Construction of novel reporter cell lines
Request a detailed protocolCHO cells were transfected with the reporter plasmids using the Amaxa Nucleofector II electroporation system in the Mirus Ingenio solution (Cat # MIR 20114). For reporter plasmids with G418 resistance, a brief G418 selection (0.5 mg/mL) was applied on transfected CHO cells for one week. The population of surviving cells was allowed to recover for two weeks before they were used for ER ATP analysis by flow cytometry. For reporter plasmids without a mammalian selection marker, a puromycin resistance cassette (~1.23 kb, amplified from plasmid pGL4.21) was co-transfected using the Amaxa Nucleofector II electroporation system in the Mirus Ingenio solution. After a brief puromycin selection (5 µg/mL for five days), cells were allowed to recover for two weeks before they were used for fluorescence ratio analysis by flow cytometry.
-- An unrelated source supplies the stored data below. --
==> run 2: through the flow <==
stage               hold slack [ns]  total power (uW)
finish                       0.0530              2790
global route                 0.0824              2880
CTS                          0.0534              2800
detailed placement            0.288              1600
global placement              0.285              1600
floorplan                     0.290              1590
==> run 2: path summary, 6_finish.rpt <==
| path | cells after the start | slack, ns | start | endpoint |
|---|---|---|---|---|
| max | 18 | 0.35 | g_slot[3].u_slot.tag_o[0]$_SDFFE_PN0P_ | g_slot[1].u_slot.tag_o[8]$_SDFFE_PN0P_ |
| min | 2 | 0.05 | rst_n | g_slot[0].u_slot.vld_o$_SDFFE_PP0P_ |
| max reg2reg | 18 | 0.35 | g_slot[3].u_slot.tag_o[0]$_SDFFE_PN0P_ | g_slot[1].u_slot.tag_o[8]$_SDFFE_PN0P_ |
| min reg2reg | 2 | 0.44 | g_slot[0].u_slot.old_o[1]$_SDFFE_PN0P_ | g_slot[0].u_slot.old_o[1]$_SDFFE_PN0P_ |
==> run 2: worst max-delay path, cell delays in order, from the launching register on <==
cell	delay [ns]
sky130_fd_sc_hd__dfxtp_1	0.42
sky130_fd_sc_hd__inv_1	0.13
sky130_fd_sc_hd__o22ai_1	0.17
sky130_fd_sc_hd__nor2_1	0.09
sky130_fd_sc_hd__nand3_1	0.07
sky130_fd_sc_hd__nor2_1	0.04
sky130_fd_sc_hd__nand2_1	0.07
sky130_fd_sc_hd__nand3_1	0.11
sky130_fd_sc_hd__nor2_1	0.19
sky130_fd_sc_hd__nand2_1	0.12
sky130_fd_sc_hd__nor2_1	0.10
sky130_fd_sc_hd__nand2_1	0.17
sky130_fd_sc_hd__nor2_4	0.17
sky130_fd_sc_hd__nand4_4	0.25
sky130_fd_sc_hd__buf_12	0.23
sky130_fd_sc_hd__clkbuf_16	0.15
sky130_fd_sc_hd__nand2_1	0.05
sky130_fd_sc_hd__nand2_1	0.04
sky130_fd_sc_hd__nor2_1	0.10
File: config.mk
export PLATFORM = sky130hd
export DESIGN_NAME = fx_flag_unit
export DESIGN_NICKNAME = d
export VERILOG_FILES = /design/src/rtl/fx_flag_unit.sv
export SDC_FILE = /design/constraint.sdc
export NUM_CORES = 1
export LEC_CHECK = 0
export BUFFER_PORTS_ARGS = -buffer_cell sky130_fd_sc_hd__buf_2
export CORE_ASPECT_RATIO = 0.75
export CORE_MARGIN = 3
export CORE_UTILIZATION = 44
export CTS_BUF_LIST = sky130_fd_sc_hd__clkbuf_4 sky130_fd_sc_hd__clkbuf_8
export DETAILED_ROUTE_END_ITERATION = 10
export PLACE_DENSITY = 0.87
export SLEW_MARGIN = 20
export SYNTH_ARGS = -nofsm -noshare
export SYNTH_HDL_FRONTEND = slang
export SYNTH_SLANG_ARGS = --single-unit
File: constraint.sdc
create_clock -name clk -period 2.82 [get_ports clk]
set_input_delay 0.141 -clock clk [delete_from_list [all_inputs] [get_ports clk]]
set_output_delay 0.141 -clock clk [all_outputs]
set_load 0.02 [all_outputs]
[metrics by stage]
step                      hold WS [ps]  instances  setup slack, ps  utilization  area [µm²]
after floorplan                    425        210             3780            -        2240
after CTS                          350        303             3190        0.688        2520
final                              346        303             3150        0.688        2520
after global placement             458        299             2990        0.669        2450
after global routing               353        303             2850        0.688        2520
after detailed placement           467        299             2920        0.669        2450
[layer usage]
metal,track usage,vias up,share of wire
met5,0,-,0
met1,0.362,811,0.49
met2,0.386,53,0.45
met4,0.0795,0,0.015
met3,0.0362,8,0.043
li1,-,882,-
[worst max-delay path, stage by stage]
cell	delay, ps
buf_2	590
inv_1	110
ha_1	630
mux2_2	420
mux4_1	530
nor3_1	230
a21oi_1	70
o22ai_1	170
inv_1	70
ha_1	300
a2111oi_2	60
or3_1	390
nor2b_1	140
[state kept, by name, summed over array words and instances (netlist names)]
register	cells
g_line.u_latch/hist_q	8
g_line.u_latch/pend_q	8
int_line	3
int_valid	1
More specifically, plasmids encoding the ER-RFP reporter (ER-mRFP, #62236), the PercevalHR reporter (GW1-PercevalHR, #49082), the CEPIA1er reporter (pCIS GEM-CEPIA1er, #58217) and the mtGEM-GECO1 reporter (CMV-mito-GEM-GECO1, #32461) were purchased from Addgene. The plasmid encoding the ERAT4.01N7Q reporter was purchased from Next Generation Fluorescence Imaging Company (NGFI, Austria). The plasmid encoding the TagRFP reporter was purchased from Evrogen (pTagRFP-C, #FP141). The plasmid encoding the mtAT1.03 reporter was a kind gift from Dr. Hiromi Imamura at Kyoto University. The plasmid encoding the cpYFP reporter was a kind gift from Dr. Yi Yang at the East China University of Science and Technology, and the plasmid encoding the D1ER reporter was a kind gift from Dr. Demaurex at Universitè de Genève, Switzerland. Refer to Supplementary file 1 for a summary of the reporter proteins’ subcellular localization and their reporting specificity.
Confocal microscopy
Request a detailed protocolFor live cell imaging of subcellular localization of ERAT in H9 CHO, targeting to the ER was validated using an array confocal laser scanning microscope (ACLSM) built on a fully automated inverse microscope (Axio Observer.Z1, Zeiss, Göttingen, Germany), using a 100x objective (Plan-Fluor 100 x/1.45 oil, Zeiss). CHO cells expressing ERAT were additionally transfected with ER-RFP (Snapp et al., 2006), and either treated with vehicle (DMSO) or 5 µM SAHA for 18 hr. Live cells were excited using diode lasers (Visitron Systems, Puchheim, Germany): CFP of ERAT was excited at 445 nm (50 mW), RFP of ER-RFP was excited at 561 nm (50 mW). Emissions were collected using the emission filters ET480/40 for CFP and E570LPv2 for RFP, respectively (Chroma Technologies Corporation, VT, USA). All images were captured at a binning of 2 using a photometrics CCD camera (CoolSnap HQ2, Photometrics, Arizona, USA), and images were processed using ImageJ software.
For fixed H9 CHO cells after immunostaining with anti-PDIA6 antibody, confocal images of stably transfected CHO cells were taken on an Olympus Fluoview 1000 platform, using the following excitation and emission filters - for DAPI, Ex 405 nm/Em 461 nm; for ERAT protein, Ex 488 nm/Em 519 nm; for PDIA6 (immuno-detected by Alexa-594 conjugated secondary antibody), Ex 561 nm/Em 618 nm. Objective lenses of 60x (PlanApo N, N.A = 1.42 oil) and 100x (UPlanSApo N.A. = 1.40 oil) were used.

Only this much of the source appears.